ALICE Grid monitoring with MonALISA

 

Grid monitoring requirements

When talking about a worldwide distributed system, like the ALICEs Grid, you have to take into consideration various platforms, software and consequently, error conditions. In order to quickly understand what is happening in a system of this scale, monitoring should provide a global view of the entire system.

It is important to be able to correlate the evolution of various monitored parameters, on different grid sites or in relation with the central services parameters. Aside that, the monitoring system must be non intrusive, accurate and it should provide both historical and near real-time image of the Grids status and performance.

Based on these requirements, MonALISA framework was chosen to monitor the entire AliEn Grid system.

 

Monitored parameters

Currently almost all AliEn components are monitored:

  • Central Services
    • Task Queue, Information Service, Optimizers, API Service etc.
  • Site Services
    • Job Agents, Cluster Monitor, Computing and Storage Elements
    • LCG Services (on VO Boxes)
  • Job status and resource usage
  • Jobs network traffic  inter and intra site

Also, various host parameters both for head nodes (where central and site services run) and for worker nodes (where jobs run) are monitored.

 

Monitoring architecture in AliEn

AliEn monitoring follows closely the MonALISA architecture: each AliEn service, including the Job Agent, is instrumented with ApMon, the Perl and C++ versions. It regularly sends monitoring data to the local MonALISA service running on the site. Here, data from all the services, jobs and nodes is aggregated, the site profile being generated with a resolution of 2 minutes. Local on site MonALISA services keep a short (in memory only) history about each received or aggregated parameter. All these can be queried with a MonALISA GUI Client. Only the aggregated data is collected by the MonALISA Repository for long term histories.

 

monitoring-architecture-in-alien

 

Deployment and configuration

For AliEn monitoring, MonALISA is packaged and prepared for installation by the AliEn Build and Test System. When you install AliEn, you can also install MonALISA simply by checking the monitor metapackage in the AliEn-Installer.
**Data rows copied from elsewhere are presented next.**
$ cat src/logic/core_pkg.sv
package core_pkg;

	// Datapath and address width
	localparam int XLEN = 64;

	// Reorder buffer size and index with one wrap bit
	localparam int ROB_SIZE  = 32;
	localparam int ROB_IDX_W = $clog2(ROB_SIZE) + 1;

	// Physical register file
	localparam int PRF_SIZE  = 64;
	localparam int PRF_TAG_W = $clog2(PRF_SIZE);

	// One common data bus, result of a functional unit
	typedef struct packed {
		logic                 valid;	// Broadcast this cycle
		logic [PRF_TAG_W-1:0] tag;		// Physical destination register
		logic [XLEN-1:0]      data;		// Result value
	} cdb_t;

endpackage

$ cat src/logic/lq_pkg.sv
package lq_pkg;

	import core_pkg::*;

	localparam int LQ_DEPTH = 8;
	localparam int LQ_IDX_W = $clog2(LQ_DEPTH);

	// One dispatch slot from rename
	typedef struct packed {
		logic                 valid;
		logic [XLEN-1:0]      pc;
		logic [31:0]          inst;
		logic [XLEN-1:0]      opa;			// Base, always data
		logic [XLEN-1:0]      opb;			// Offset, or tag in the low bits
		logic                 opb_valid;	// Low while opb is still a tag
		logic [ROB_IDX_W-1:0] rob_idx;
		logic [PRF_TAG_W-1:0] dest_tag;
	} lq_dispatch_t;

	// What one entry shows to the selection logic
	typedef struct packed {
		logic                 inuse;
		logic                 addr_valid;
		logic                 requested;	// Memory read already sent
		logic                 value_valid;	// Memory data has come back
		logic [XLEN-1:0]      pc;
		logic [31:0]          inst;
		logic [XLEN-1:0]      opa;
		logic [XLEN-1:0]      opb;
		logic [ROB_IDX_W-1:0] rob_idx;
		logic [PRF_TAG_W-1:0] dest_tag;
		logic [XLEN-1:0]      value;
	} lq_entry_t;

	typedef struct packed {
		logic                valid;
		logic [LQ_IDX_W-1:0] idx;
		logic [XLEN-1:0]     addr;
	} mem_req_t;

	typedef struct packed {
		logic                valid;
		logic [LQ_IDX_W-1:0] idx;	// Entry that issued the read
		logic [XLEN-1:0]     data;
	} mem_resp_t;

	typedef struct packed {
		logic                 valid;
		logic [ROB_IDX_W-1:0] rob_idx;
		logic [PRF_TAG_W-1:0] dest_tag;
		logic [XLEN-1:0]      pc;
		logic [XLEN-1:0]      value;
	} lq_complete_t;

endpackage

$ cat src/logic/lq_alloc.sv
`timescale 1ns/1ns

module lq_alloc (
	input  logic [lq_pkg::LQ_DEPTH-1:0] inuse,
	input  lq_pkg::lq_dispatch_t        dispatch1,
	input  lq_pkg::lq_dispatch_t        dispatch2,
	output logic [lq_pkg::LQ_DEPTH-1:0] load,
	output logic [lq_pkg::LQ_DEPTH-1:0] dispatch_sel,
	output logic                        space1,
	output logic                        space2
);

	import lq_pkg::*;

	logic                first_found;
	logic                second_found;
	logic [LQ_IDX_W-1:0] first_idx;
	logic [LQ_IDX_W-1:0] second_idx;
	logic [LQ_IDX_W:0]   free_count;

	// Two lowest free indices and the number of free entries
	always_comb begin
		first_found  = 1'b0;
		second_found = 1'b0;
		first_idx    = '0;
		second_idx   = '0;
		free_count   = '0;
		for (int i = 0; i < LQ_DEPTH; i++) begin
			if (!inuse[i]) begin
				free_count = free_count + 1'b1;
				if (!first_found) begin
					first_found = 1'b1;
					first_idx   = LQ_IDX_W'(i);
				end else if (!second_found) begin
					second_found = 1'b1;
					second_idx   = LQ_IDX_W'(i);
				end
			end
		end
	end

	// dispatch_sel high means the entry takes slot 2
	always_comb begin
		load         = '0;
		dispatch_sel = '0;
		if (dispatch1.valid && first_found)
			load[first_idx] = 1'b1;
		if (dispatch2.valid) begin
			if (dispatch1.valid) begin
				if (second_found) begin
					load[second_idx]         = 1'b1;
					dispatch_sel[second_idx] = 1'b1;
				end
			end else if (first_found) begin
				load[first_idx]         = 1'b1;	// Lone slot 2 takes the lowest
				dispatch_sel[first_idx] = 1'b1;
			end
		end
	end

	assign space1 = (free_count != '0);
	assign space2 = (free_count > (LQ_IDX_W + 1)'(1));

endmodule
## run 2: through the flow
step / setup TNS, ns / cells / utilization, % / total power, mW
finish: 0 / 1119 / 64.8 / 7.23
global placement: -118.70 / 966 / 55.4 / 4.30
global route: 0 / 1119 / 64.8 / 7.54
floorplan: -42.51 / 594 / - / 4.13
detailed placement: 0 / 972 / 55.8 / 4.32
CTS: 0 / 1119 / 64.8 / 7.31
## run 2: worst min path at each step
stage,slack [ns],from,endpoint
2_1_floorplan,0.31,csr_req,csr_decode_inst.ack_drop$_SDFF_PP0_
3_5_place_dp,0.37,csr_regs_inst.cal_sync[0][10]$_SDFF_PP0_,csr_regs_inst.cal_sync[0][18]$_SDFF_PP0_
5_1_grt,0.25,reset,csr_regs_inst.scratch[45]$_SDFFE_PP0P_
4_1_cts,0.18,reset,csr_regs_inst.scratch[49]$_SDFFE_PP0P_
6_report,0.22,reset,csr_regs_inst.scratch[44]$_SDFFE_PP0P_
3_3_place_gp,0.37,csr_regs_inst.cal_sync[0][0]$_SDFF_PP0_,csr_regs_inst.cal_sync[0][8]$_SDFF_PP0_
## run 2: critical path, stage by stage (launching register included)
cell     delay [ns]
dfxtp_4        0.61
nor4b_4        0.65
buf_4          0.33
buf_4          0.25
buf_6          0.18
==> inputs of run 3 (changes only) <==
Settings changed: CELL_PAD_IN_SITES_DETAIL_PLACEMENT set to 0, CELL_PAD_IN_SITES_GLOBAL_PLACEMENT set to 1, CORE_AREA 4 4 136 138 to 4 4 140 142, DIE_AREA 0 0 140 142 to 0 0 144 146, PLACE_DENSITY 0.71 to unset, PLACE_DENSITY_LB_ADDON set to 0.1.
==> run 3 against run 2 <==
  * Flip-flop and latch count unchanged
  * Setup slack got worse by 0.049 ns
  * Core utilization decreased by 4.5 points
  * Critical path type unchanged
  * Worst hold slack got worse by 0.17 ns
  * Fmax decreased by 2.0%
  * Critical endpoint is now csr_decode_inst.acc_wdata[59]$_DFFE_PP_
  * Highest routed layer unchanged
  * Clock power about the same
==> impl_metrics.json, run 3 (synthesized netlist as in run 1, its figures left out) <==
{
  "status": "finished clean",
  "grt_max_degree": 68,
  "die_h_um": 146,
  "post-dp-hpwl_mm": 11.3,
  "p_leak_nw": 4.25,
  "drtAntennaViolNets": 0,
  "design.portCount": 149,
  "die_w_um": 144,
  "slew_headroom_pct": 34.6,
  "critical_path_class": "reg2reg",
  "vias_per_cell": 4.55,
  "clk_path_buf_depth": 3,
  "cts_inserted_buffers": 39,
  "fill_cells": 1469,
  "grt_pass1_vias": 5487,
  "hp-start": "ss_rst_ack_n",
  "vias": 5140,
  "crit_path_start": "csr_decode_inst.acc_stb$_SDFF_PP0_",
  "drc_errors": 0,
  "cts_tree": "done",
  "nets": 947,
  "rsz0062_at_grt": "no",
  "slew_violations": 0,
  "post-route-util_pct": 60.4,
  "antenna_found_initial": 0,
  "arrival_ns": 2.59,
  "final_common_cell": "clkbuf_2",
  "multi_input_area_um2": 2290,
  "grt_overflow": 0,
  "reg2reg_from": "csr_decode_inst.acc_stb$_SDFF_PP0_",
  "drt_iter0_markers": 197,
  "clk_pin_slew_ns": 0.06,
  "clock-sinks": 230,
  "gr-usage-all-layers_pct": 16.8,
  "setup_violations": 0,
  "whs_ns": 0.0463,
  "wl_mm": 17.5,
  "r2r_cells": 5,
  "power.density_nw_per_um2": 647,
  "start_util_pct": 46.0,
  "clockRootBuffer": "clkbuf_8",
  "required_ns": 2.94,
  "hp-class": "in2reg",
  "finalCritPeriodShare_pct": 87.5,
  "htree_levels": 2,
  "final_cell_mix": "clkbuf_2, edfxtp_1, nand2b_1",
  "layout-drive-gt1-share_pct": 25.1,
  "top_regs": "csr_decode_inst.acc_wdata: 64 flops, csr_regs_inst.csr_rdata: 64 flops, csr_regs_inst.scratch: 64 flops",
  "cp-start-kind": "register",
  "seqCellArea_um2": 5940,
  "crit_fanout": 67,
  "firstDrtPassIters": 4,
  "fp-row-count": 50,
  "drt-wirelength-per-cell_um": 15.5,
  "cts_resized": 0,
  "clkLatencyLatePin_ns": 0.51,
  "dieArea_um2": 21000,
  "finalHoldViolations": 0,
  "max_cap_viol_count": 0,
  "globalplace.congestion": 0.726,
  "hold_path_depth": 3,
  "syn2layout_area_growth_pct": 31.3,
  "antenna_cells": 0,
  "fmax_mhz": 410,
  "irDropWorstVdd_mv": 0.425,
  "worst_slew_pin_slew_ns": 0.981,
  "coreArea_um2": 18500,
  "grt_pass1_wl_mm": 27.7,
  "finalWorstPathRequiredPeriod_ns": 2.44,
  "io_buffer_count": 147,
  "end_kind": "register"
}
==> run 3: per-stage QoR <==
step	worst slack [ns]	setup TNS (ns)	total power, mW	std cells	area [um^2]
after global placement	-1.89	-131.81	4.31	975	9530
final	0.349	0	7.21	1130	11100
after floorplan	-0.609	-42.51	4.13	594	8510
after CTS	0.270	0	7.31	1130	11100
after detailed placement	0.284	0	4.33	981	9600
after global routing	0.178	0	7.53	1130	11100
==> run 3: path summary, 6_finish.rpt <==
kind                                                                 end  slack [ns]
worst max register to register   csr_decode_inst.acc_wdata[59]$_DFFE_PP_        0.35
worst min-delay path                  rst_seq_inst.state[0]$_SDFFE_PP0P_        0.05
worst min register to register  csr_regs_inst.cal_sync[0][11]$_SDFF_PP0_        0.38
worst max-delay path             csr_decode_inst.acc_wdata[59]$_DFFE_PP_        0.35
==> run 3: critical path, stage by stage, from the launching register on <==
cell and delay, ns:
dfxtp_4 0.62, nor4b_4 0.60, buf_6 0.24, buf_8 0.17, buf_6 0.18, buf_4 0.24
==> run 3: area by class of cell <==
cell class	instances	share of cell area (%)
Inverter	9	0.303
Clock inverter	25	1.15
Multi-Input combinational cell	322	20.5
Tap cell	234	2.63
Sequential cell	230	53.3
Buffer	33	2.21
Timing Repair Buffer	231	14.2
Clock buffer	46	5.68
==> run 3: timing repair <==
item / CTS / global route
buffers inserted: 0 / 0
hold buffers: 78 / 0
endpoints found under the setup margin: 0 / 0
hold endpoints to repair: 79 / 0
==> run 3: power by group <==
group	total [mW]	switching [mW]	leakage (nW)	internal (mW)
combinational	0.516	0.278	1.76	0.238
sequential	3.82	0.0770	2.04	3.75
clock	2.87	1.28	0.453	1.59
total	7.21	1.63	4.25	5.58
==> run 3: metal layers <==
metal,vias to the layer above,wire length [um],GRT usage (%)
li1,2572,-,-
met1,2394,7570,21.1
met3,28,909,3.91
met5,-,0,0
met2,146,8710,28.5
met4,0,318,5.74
[config.mk]
export PLATFORM = sky130hd
export DESIGN_NAME = stoch_integrator_top
export DESIGN_NICKNAME = d
export VERILOG_FILES = /design/src/stoch_pkg.sv /design/src/serial_value_rx.sv /design/src/lfsr_source.sv /design/src/integrator_chain.sv /design/src/sample_serializer.sv /design/src/stoch_integrator_top.sv
export SDC_FILE = /design/constraint.sdc
export NUM_CORES = 1
export LEC_CHECK = 0
export ABC_AREA = 1
export BUFFER_PORTS_ARGS = -buffer_cell sky130_fd_sc_hd__buf_2
export CAP_MARGIN = 20
export CORE_MARGIN = 2
export CORE_UTILIZATION = 25
export DETAILED_ROUTE_END_ITERATION = 8
export PLACE_DENSITY = 0.4
export SKIP_LAST_GASP = 1
export SLEW_MARGIN = 20
export SYNTH_ARGS = -nofsm -noshare
export SYNTH_HDL_FRONTEND = slang
export SYNTH_HIERARCHICAL = 1
export SYNTH_SLANG_ARGS = --single-unit
[constraint.sdc]
create_clock -name clk -period 6.33 [get_ports clk]
set_input_delay 0.3165 -clock clk [delete_from_list [all_inputs] [get_ports clk]]
set_output_delay 0.3165 -clock clk [all_outputs]
set_load 0.01 [all_outputs]
[src/stoch_pkg.sv]
// Stochastic integrator shared package: widths, limits, LFSR constants, bundles and opcodes
package stoch_pkg;

    // Probability and counter word
    localparam int VALUE_W = 9;
    localparam logic [VALUE_W-1:0] VALUE_MAX = 9'd511; // Upper saturation
    localparam logic [VALUE_W-1:0] VALUE_MIN = 9'd0;   // Lower saturation
    localparam int NUM_INTEG = 3;                      // Integrators in the cascade

    // Serial framing, 9 data slots then one dummy slot
    localparam int FRAME_LEN = 10;
    localparam int SLOT_W    = $clog2(FRAME_LEN);
    localparam logic [SLOT_W-1:0] LAST_SLOT = SLOT_W'(FRAME_LEN - 1);

    // Output sampling period
    localparam int SAMPLE_INTERVAL = 16;
    localparam int INTERVAL_W      = $clog2(SAMPLE_INTERVAL);
    localparam logic [INTERVAL_W-1:0] LAST_INTERVAL = INTERVAL_W'(SAMPLE_INTERVAL - 1);

    // Fibonacci LFSR
    localparam int LFSR_W     = 31;
    localparam int LFSR_TAP_A = 27;
    localparam int LFSR_TAP_B = 30;                    // Feedback is TAP_A xor TAP_B
    localparam logic [LFSR_W-1:0] LFSR_SEED = 31'd134995;

    typedef logic [VALUE_W-1:0] value_t;
    typedef logic [LFSR_W-1:0]  lfsr_t;
    typedef logic [SLOT_W-1:0]  slot_t;

    typedef struct packed {
        logic a;
        logic b;
    } serial_in_t;

    typedef struct packed {
        value_t a;                                     // Increment probability
        value_t b;                                     // Shared decrement probability
    } input_values_t;

    // Random words, one per comparator
    typedef struct packed {
        value_t in_a;
        value_t in_b;
        value_t int_a;
        value_t int_b;
        value_t int_c;
    } rand_slices_t;

    typedef struct packed {
        value_t a;                                     // t
        value_t b;                                     // t^2/2
        value_t c;                                     // t^3/6
    } integ_values_t;

    typedef struct packed {
        logic a;
        logic b;
        logic c;
    } serial_out_t;

    typedef enum logic [1:0] {
        HOLD = 2'd0,
        UP   = 2'd1,
        DOWN = 2'd2
    } count_op_e;

endpackage

[src/serial_value_rx.sv]
// Serial input receiver, turns two 10-slot serial frames into the a and b probabilities
`timescale 1ns/1ps

module serial_value_rx
    import stoch_pkg::*;
(
    input  logic          clk,
    input  logic          rst_n,      // Asynchronous, active high
    input  serial_in_t    ser_in,
    output input_values_t in_values
);

    slot_t         slot_q;            // Position inside the current frame
    input_values_t shift_q;           // Words being assembled

    // Free-running frame slot, 0 to 9 from reset
    always_ff @(posedge clk or posedge rst_n) begin
        if (rst_n) begin
            slot_q <= '0;
        end else if (slot_q == LAST_SLOT) begin
            slot_q <= '0;
        end else begin
            slot_q <= slot_q + 1'b1;
        end
    end

    // Data enters at the MSB and walks down, so slot j lands in bit j after 9 shifts
    always_ff @(posedge clk or posedge rst_n) begin
        if (rst_n) begin
            shift_q <= '0;
        end else if (slot_q != LAST_SLOT) begin
            shift_q.a <= {ser_in.a, shift_q.a[VALUE_W-1:1]};
            shift_q.b <= {ser_in.b, shift_q.b[VALUE_W-1:1]};
        end
        // Dummy slot, input bit dropped
    end

    // Held values update once per frame
    always_ff @(posedge clk or posedge rst_n) begin
        if (rst_n) begin
            in_values <= '0;                    // Both probabilities start at zero
        end else if (slot_q == LAST_SLOT) begin
            in_values <= shift_q;               // Completed frame
        end
    end

endmodule

[src/lfsr_source.sv]
// Free-running 31-bit Fibonacci LFSR that supplies scrambled 9-bit random words
`timescale 1ns/1ps

module lfsr_source
    import stoch_pkg::*;
(
    input  logic         clk,
    input  logic         rst_n,       // Asynchronous, active high
    output rand_slices_t slices
);

    lfsr_t lfsr_q;
    logic  feedback;

    assign feedback = lfsr_q[LFSR_TAP_A] ^ lfsr_q[LFSR_TAP_B];

    // Shift up one bit per cycle, new bit enters at 0
    always_ff @(posedge clk or posedge rst_n) begin
        if (rst_n) begin
            lfsr_q <= LFSR_SEED;
        end else begin
            lfsr_q <= {lfsr_q[LFSR_W-2:0], feedback};
        end
    end

    // Each comparator gets its own bit mix
    // Keeps the input and feedback streams from lining up
    always_comb begin
        slices.in_a  = lfsr_q[8:0];
        slices.in_b  = {lfsr_q[5:0], lfsr_q[18:16]};
        slices.int_a = lfsr_q[30:22];                   // Top of register
        slices.int_b = {lfsr_q[15:13], lfsr_q[6:1]};
        slices.int_c = {lfsr_q[24:19], lfsr_q[14:12]};
    end

endmodule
alien-installer_monalisa.png

Configuration files for MonALISA are generated automatically from AliEn LDAP at startup. If a MonALISA entry for the site is not present in LDAP, MonALISA won't start. Then, MonALISA behaves like any other AliEn service:

  • Start it with alien StartMonaLisa
  • Stop it with alien StopMonaLisa
  • Check status with alien StatusMonaLisa

 

Sample plots

Here are some of the key monitoring points accessible via the MonALISA ALICE Repository:

  • Jobs status - summaries per sites and users, errors, running and cumulative parameters
  • Jobs resource usage - consumed cpu, network traffic, disk usage etc.
  • AliEn and LCG services - current status for all AliEn and LCG services running on each site
  • VO Boxes - machine parameters for all head (master) nodes, on sites, pledged resources etc.